## Directions
From the records below, print exactly the lines starting at the one containing "run 2: changes" and ending at the one containing "run 2 against", ends included, and nothing else.

## Records provided
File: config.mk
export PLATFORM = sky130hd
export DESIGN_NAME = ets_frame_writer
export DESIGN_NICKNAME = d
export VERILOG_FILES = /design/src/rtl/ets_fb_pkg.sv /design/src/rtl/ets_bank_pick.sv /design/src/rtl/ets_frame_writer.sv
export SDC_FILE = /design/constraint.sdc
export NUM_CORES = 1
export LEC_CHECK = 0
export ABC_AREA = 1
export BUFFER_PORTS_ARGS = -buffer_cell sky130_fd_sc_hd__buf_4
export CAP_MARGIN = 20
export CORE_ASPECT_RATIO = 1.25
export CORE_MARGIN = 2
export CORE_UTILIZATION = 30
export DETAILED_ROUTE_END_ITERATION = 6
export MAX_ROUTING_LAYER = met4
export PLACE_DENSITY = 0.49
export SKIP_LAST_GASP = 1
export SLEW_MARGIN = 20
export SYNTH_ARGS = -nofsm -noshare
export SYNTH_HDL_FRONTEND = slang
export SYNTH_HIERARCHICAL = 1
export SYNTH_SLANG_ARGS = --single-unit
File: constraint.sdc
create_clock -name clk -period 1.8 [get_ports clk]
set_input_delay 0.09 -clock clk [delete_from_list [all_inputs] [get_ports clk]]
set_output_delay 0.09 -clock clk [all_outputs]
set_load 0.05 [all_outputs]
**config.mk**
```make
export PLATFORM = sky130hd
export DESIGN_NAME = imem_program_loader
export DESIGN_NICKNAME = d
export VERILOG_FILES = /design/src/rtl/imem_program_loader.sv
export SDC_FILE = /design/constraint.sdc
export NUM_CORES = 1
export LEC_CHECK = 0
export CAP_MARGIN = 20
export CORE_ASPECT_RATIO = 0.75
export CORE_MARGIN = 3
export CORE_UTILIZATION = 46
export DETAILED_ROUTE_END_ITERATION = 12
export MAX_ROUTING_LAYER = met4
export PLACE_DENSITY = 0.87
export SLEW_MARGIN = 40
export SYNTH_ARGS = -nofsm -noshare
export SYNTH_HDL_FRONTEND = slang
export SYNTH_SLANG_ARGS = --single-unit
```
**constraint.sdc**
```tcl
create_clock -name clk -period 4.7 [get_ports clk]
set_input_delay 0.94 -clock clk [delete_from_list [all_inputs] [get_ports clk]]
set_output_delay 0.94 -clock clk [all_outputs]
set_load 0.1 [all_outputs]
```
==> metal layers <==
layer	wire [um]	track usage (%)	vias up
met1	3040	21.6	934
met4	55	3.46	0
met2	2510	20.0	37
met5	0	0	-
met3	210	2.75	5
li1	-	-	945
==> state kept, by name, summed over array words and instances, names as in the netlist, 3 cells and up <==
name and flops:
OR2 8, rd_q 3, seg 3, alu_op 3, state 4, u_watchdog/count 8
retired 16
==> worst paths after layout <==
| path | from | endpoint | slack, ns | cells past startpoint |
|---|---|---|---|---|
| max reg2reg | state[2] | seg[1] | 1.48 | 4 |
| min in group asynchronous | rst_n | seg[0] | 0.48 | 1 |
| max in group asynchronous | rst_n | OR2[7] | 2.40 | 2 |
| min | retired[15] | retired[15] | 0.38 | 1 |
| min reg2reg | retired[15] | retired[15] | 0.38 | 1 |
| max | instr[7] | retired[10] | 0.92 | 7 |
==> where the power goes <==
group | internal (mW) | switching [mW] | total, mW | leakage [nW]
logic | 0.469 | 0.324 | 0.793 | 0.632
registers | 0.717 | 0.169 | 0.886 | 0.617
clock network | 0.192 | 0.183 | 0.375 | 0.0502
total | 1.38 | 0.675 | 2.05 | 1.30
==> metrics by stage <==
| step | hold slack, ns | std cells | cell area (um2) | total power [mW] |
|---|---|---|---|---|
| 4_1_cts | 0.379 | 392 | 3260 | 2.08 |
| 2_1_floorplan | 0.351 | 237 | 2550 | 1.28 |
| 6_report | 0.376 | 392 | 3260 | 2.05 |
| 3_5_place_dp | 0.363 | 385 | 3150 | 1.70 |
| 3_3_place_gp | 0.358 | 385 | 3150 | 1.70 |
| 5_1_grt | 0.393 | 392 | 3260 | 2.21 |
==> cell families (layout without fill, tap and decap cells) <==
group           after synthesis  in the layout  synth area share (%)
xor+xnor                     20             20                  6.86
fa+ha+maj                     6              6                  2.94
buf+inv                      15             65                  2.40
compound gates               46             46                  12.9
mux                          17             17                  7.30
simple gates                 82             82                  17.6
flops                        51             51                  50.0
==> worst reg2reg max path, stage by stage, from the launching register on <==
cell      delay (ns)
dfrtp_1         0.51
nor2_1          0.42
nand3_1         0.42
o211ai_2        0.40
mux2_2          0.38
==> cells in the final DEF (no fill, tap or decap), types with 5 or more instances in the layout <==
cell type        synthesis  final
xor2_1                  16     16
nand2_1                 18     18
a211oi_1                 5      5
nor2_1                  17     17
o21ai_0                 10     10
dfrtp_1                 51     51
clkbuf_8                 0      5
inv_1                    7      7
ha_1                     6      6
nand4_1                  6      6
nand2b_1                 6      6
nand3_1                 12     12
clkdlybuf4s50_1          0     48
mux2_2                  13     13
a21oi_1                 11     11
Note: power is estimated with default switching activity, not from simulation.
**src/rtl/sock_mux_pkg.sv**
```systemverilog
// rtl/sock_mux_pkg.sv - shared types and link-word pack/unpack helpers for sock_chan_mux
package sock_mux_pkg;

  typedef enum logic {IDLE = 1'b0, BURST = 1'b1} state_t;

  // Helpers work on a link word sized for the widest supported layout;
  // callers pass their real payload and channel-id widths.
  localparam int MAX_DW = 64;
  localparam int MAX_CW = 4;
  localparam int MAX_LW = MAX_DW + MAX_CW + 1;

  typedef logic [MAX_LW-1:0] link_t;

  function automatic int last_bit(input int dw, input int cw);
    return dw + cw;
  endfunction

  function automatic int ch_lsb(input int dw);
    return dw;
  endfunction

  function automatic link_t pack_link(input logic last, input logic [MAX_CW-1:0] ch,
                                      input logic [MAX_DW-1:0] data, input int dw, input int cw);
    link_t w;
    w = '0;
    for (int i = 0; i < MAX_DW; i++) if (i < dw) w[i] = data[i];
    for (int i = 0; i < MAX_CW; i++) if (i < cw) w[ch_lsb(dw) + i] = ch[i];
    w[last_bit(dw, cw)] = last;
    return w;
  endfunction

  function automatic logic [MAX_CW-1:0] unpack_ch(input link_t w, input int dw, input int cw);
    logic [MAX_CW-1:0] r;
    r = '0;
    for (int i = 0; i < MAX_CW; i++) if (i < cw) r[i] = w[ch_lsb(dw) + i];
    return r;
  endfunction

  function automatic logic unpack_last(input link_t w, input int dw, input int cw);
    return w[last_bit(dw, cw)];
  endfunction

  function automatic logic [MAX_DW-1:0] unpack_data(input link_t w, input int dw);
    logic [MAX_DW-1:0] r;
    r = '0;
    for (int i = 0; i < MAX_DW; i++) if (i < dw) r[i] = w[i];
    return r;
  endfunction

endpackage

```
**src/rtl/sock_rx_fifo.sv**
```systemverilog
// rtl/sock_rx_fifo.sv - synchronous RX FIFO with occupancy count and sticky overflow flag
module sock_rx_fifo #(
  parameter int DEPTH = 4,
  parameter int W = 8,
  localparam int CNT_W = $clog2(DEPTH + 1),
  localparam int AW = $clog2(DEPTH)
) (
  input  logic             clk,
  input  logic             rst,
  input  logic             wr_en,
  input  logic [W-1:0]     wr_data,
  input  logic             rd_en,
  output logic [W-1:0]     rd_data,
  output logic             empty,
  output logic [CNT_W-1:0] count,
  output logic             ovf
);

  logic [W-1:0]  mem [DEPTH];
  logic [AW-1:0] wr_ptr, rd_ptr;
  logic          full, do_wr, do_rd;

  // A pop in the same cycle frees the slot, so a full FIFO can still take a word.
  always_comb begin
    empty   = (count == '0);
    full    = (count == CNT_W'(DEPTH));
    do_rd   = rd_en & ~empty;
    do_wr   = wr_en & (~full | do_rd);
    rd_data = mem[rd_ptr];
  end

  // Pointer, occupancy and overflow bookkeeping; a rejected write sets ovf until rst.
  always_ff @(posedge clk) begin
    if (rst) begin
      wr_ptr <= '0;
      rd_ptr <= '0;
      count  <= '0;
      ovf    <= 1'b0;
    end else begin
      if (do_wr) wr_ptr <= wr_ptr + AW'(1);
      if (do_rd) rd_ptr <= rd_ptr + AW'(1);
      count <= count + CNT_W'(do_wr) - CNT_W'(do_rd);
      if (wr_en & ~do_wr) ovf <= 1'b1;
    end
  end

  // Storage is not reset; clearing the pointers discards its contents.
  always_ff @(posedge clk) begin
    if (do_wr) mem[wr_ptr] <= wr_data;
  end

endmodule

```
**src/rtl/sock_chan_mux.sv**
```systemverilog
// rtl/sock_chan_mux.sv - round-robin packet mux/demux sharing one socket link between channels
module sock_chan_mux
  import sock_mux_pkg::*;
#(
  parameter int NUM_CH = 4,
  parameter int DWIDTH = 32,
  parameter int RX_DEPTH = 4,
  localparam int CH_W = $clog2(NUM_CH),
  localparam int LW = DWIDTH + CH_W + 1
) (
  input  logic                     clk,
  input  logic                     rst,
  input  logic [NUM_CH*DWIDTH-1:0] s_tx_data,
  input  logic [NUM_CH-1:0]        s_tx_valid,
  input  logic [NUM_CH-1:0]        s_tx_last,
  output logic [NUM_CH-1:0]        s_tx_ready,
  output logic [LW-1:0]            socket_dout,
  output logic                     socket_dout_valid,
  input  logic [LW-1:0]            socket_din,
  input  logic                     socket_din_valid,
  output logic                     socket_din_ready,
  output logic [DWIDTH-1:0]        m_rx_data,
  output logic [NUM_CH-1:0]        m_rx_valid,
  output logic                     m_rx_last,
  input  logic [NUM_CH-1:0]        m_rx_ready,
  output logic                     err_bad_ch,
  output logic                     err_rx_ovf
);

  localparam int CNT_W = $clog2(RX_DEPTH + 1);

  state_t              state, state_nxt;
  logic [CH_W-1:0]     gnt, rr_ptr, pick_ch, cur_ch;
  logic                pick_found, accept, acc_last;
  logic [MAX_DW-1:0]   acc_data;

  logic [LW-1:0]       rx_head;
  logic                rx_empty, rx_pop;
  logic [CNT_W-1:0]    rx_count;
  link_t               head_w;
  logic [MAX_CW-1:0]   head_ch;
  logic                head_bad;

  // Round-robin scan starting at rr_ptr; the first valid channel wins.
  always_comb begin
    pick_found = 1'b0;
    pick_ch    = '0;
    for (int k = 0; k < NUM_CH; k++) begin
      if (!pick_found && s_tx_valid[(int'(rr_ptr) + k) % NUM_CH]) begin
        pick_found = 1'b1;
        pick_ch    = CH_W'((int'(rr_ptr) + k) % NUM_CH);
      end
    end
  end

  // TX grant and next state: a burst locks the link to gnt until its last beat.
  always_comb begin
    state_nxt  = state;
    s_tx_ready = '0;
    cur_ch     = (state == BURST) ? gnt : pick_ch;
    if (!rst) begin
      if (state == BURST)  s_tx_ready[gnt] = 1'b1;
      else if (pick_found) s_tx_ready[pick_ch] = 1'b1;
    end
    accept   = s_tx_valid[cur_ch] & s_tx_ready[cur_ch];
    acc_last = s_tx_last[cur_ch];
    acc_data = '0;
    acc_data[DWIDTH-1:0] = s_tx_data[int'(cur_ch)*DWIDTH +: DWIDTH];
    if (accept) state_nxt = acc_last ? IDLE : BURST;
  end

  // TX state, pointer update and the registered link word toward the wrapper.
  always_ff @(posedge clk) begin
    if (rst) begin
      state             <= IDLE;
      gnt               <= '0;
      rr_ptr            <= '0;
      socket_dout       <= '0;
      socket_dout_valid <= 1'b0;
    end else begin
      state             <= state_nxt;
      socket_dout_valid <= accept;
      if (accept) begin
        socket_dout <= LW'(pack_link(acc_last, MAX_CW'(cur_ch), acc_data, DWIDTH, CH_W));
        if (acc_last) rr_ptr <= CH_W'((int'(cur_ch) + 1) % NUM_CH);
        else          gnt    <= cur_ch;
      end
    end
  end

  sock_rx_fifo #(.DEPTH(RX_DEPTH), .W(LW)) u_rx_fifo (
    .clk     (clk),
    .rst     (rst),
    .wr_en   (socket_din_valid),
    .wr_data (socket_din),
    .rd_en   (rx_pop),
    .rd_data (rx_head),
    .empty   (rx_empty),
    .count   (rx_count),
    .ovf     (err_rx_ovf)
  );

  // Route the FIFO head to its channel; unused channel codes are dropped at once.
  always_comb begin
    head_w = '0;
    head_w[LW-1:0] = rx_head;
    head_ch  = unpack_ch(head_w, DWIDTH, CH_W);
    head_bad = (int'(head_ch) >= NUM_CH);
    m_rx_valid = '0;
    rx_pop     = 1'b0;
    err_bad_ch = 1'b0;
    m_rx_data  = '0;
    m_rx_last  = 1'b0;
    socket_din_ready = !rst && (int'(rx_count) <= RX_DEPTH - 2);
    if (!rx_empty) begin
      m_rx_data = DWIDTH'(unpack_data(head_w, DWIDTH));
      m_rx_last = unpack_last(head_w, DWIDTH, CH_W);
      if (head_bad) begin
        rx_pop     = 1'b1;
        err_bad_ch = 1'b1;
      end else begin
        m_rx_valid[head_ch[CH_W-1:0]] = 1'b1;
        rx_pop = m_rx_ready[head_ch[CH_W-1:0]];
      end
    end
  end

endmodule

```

--

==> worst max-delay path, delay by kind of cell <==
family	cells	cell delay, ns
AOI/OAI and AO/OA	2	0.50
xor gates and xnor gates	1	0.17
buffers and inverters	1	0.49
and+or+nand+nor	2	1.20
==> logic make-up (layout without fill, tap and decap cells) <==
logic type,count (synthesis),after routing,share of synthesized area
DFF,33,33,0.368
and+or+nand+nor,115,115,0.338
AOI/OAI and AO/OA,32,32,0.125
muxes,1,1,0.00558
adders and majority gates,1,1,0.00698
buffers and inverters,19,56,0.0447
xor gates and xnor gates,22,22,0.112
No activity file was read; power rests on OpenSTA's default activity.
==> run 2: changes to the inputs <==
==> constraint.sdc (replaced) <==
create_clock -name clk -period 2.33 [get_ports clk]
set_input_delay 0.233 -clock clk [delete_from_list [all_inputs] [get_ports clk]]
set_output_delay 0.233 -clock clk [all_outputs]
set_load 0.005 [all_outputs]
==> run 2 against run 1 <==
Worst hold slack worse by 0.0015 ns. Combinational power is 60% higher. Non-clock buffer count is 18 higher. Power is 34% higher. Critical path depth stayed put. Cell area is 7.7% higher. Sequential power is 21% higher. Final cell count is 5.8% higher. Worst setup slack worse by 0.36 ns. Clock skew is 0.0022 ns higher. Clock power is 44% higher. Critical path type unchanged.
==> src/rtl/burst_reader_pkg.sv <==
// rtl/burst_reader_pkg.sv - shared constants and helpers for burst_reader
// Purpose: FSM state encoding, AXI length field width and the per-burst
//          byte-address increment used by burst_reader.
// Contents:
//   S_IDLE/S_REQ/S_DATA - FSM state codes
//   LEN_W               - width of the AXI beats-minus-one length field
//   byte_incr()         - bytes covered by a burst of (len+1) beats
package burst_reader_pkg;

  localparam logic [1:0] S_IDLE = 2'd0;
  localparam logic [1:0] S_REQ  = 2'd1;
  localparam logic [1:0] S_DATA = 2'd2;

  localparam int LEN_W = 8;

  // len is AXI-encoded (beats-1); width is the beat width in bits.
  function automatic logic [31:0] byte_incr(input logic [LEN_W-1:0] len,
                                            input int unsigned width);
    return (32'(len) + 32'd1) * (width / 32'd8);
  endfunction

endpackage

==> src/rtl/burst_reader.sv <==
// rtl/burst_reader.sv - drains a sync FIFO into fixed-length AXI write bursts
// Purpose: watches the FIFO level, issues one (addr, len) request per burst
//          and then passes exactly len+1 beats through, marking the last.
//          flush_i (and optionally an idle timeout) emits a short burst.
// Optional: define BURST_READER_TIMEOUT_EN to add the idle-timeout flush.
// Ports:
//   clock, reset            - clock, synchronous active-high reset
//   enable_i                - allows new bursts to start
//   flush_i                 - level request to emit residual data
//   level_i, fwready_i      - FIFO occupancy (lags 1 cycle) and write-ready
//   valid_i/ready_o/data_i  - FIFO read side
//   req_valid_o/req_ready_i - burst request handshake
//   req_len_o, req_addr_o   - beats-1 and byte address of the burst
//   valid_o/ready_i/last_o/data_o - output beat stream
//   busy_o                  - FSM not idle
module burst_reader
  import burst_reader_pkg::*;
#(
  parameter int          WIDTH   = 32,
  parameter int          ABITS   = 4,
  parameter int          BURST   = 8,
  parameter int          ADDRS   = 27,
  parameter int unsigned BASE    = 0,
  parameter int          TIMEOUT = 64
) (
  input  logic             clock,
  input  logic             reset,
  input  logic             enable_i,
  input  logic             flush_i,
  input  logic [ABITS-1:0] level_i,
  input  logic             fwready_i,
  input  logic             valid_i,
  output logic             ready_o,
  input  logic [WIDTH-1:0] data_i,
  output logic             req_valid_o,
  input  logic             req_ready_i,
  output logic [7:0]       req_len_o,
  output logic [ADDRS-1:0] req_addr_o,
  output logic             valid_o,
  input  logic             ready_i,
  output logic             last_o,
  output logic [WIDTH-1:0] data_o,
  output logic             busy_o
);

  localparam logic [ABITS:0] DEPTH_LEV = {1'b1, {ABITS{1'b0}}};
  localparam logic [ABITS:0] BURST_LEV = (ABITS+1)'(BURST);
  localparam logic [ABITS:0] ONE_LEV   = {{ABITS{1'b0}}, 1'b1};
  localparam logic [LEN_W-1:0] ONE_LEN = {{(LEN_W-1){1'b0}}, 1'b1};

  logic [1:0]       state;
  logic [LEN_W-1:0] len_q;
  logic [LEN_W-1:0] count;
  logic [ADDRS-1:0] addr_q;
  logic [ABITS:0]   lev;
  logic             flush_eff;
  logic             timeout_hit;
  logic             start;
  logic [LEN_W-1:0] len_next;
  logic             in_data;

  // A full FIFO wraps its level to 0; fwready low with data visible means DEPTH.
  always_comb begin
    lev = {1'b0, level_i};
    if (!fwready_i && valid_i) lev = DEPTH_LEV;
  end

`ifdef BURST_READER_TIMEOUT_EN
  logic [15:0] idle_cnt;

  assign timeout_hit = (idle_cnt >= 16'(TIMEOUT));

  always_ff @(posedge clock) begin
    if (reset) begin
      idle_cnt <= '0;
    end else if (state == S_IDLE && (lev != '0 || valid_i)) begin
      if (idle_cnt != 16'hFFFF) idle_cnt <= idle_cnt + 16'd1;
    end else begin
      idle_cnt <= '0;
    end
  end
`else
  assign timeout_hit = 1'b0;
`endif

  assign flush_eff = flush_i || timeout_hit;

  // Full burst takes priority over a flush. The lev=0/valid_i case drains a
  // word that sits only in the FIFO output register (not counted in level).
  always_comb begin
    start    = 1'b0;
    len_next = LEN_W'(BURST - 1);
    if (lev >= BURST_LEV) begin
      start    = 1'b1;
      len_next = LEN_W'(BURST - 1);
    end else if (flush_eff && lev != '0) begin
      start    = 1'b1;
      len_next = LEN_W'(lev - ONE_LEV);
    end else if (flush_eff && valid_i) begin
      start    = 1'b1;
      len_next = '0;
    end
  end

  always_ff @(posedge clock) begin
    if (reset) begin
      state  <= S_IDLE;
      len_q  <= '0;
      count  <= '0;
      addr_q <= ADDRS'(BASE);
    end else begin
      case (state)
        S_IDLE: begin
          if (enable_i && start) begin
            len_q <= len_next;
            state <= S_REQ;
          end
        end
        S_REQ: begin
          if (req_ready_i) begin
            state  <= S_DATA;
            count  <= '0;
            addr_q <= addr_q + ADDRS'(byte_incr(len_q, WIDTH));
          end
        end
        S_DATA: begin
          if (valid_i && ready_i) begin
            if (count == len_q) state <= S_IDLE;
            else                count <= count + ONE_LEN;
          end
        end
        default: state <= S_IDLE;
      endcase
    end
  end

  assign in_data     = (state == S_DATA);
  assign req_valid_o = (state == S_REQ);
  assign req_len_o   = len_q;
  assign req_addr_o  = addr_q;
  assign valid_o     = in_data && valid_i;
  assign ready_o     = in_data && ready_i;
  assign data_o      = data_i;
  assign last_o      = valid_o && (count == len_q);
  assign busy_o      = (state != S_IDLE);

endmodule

## Task response
==> run 2: changes to the inputs <==
==> constraint.sdc (replaced) <==
create_clock -name clk -period 2.33 [get_ports clk]
set_input_delay 0.233 -clock clk [delete_from_list [all_inputs] [get_ports clk]]
set_output_delay 0.233 -clock clk [all_outputs]
set_load 0.005 [all_outputs]
==> run 2 against run 1 <==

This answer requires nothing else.